## src/rtl/ppbb_ram.sv

```systemverilog
// Simple dual-port byte store with one write port and one registered read port.
`default_nettype none

module ppbb_ram #(
    parameter int DEPTH = 512,
    localparam int AW = $clog2(DEPTH)
) (
    input  wire logic          i_clk,
    input  wire logic          i_wr_en,
    input  wire logic [AW-1:0] i_wr_addr,
    input  wire logic [7:0]    i_wr_data,
    input  wire logic          i_rd_en,
    input  wire logic [AW-1:0] i_rd_addr,
    output logic      [7:0]    o_rd_data
);

    logic [7:0] r_mem [DEPTH];
    logic [7:0] r_rd_data;

    always_ff @(posedge i_clk) begin
        if (i_wr_en) begin
            r_mem[i_wr_addr] <= i_wr_data;
        end
    end

    // Hold the last read word until the next read
    always_ff @(posedge i_clk) begin
        if (i_rd_en) begin
            r_rd_data <= r_mem[i_rd_addr];
        end
    end

    assign o_rd_data = r_rd_data;

endmodule

`default_nettype wire

```
--- config.mk ---
export PLATFORM = sky130hd
export DESIGN_NAME = eff2d_sqrt
export DESIGN_NICKNAME = d
export VERILOG_FILES = /design/src/rtl/core/eff2d_pkg.sv /design/src/rtl/core/eff2d_sqrt.sv
export SDC_FILE = /design/constraint.sdc
export NUM_CORES = 2
export LEC_CHECK = 0
export BUFFER_PORTS_ARGS = -buffer_cell sky130_fd_sc_hd__buf_2
export CAP_MARGIN = 20
export CORE_UTILIZATION = 30
export CTS_CLUSTER_DIAMETER = 50
export DETAILED_ROUTE_END_ITERATION = 8
export HOLD_SLACK_MARGIN = 0.03
export SLEW_MARGIN = 30
export SYNTH_ARGS = -nofsm -noshare
export SYNTH_HDL_FRONTEND = slang
export SYNTH_SLANG_ARGS = --single-unit
--- constraint.sdc ---
create_clock -name clk -period 3.47 [get_ports clk]
set_input_delay 0.694 -clock clk [delete_from_list [all_inputs] [get_ports clk]]
set_output_delay 0.694 -clock clk [all_outputs]
set_load 0.02 [all_outputs]
--- src/rtl/core/eff2d_pkg.sv ---
`timescale 1ns / 1ps
// ----------------------------------------------------------------------------
// eff2d_pkg
// Types, constants and fixed-point helpers for the 2D Euler face flux core.
// ----------------------------------------------------------------------------
package eff2d_pkg;

    localparam int NUM_CONSERVED = 4;

    localparam logic signed [31:0] S32_MAX = 32'sh7FFF_FFFF;
    localparam logic signed [31:0] S32_MIN = 32'sh8000_0000;
    localparam logic signed [32:0] Q_ONE   = 33'sd65536;

    // config port
    localparam int          PADDR_W     = 3;
    localparam logic        REG_GAMMA   = 1'b0;
    localparam logic [17:0] GAMMA_RESET = 18'd91750;

    // divider and square-root step counts; core latency in clock edges after the T0 input register
    localparam int DIV_STEPS = 32;
    localparam int SQRT_STEPS = 32;
    localparam int PIPE_LAT  = 74;

    // shift line depths
    localparam int SD_P   = 35;
    localparam int SD_RHO = 36;
    localparam int SD_KE  = 31;
    localparam int SD_OPS = 67;
    localparam int CD_OPS = 36;
    localparam int CD_RES = 33;
    localparam int TD_FACE = 34;

    typedef struct packed {
        logic        [30:0] rho_left;
        logic signed [31:0] u_left;
        logic signed [31:0] v_left;
        logic        [30:0] p_left;
        logic        [30:0] rho_right;
        logic signed [31:0] u_right;
        logic signed [31:0] v_right;
        logic        [30:0] p_right;
        logic signed [31:0] face_x;
        logic signed [31:0] face_y;
        logic               last_face;
    } face_item_t;

    typedef struct packed {
        logic signed [31:0] avg_flux_mass;
        logic signed [31:0] avg_flux_xmom;
        logic signed [31:0] avg_flux_ymom;
        logic signed [31:0] avg_flux_energy;
        logic signed [31:0] flux_diff_mass;
        logic signed [31:0] flux_diff_xmom;
        logic signed [31:0] flux_diff_ymom;
        logic signed [31:0] flux_diff_energy;
        logic signed [31:0] cons_diff_mass;
        logic signed [31:0] cons_diff_xmom;
        logic signed [31:0] cons_diff_ymom;
        logic signed [31:0] cons_diff_energy;
    } face_result_t;

    typedef struct packed {
        logic signed [31:0] mass;
        logic signed [31:0] xmom;
        logic signed [31:0] ymom;
        logic signed [31:0] energy;
    } cons4_t;

    function automatic logic signed [31:0] sat33(input logic signed [32:0] x);
        if (x[32] != x[31])
        begin
            return x[32] ? S32_MIN : S32_MAX;
        end
        return x[31:0];
    endfunction

    function automatic logic signed [31:0] sat48(input logic signed [47:0] x);
        if ((x[47:31] == '0) || (x[47:31] == '1))
        begin
            return x[31:0];
        end
        return x[47] ? S32_MIN : S32_MAX;
    endfunction

    function automatic logic signed [31:0] qadd(input logic signed [31:0] a,
                                                input logic signed [31:0] b);
        return sat33({a[31], a} + {b[31], b});
    endfunction

    function automatic logic signed [31:0] qsub(input logic signed [31:0] a,
                                                input logic signed [31:0] b);
        return sat33({a[31], a} - {b[31], b});
    endfunction

    // floor((a+b)/2) never leaves the 32-bit range
    function automatic logic signed [31:0] qavg(input logic signed [31:0] a,
                                                input logic signed [31:0] b);
        logic [32:0] s;
        s = {a[31], a} + {b[31], b};
        return s[32:1];
    endfunction

    function automatic logic signed [31:0] qmul(input logic signed [31:0] a,
                                                input logic signed [31:0] b);
        logic signed [63:0] prod;
        prod = 64'(a) * 64'(b);
        return sat48(prod[63:16]);
    endfunction

endpackage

Exercise brief: From the first line of the material above down to the line with "export LEC_CHECK = 0", output each line exactly; include both of those lines and add no others.

Solution to this task:
## src/rtl/ppbb_ram.sv

```systemverilog
// Simple dual-port byte store with one write port and one registered read port.
`default_nettype none

module ppbb_ram #(
    parameter int DEPTH = 512,
    localparam int AW = $clog2(DEPTH)
) (
    input  wire logic          i_clk,
    input  wire logic          i_wr_en,
    input  wire logic [AW-1:0] i_wr_addr,
    input  wire logic [7:0]    i_wr_data,
    input  wire logic          i_rd_en,
    input  wire logic [AW-1:0] i_rd_addr,
    output logic      [7:0]    o_rd_data
);

    logic [7:0] r_mem [DEPTH];
    logic [7:0] r_rd_data;

    always_ff @(posedge i_clk) begin
        if (i_wr_en) begin
            r_mem[i_wr_addr] <= i_wr_data;
        end
    end

    // Hold the last read word until the next read
    always_ff @(posedge i_clk) begin
        if (i_rd_en) begin
            r_rd_data <= r_mem[i_rd_addr];
        end
    end

    assign o_rd_data = r_rd_data;

endmodule

`default_nettype wire

```
--- config.mk ---
export PLATFORM = sky130hd
export DESIGN_NAME = eff2d_sqrt
export DESIGN_NICKNAME = d
export VERILOG_FILES = /design/src/rtl/core/eff2d_pkg.sv /design/src/rtl/core/eff2d_sqrt.sv
export SDC_FILE = /design/constraint.sdc
export NUM_CORES = 2
export LEC_CHECK = 0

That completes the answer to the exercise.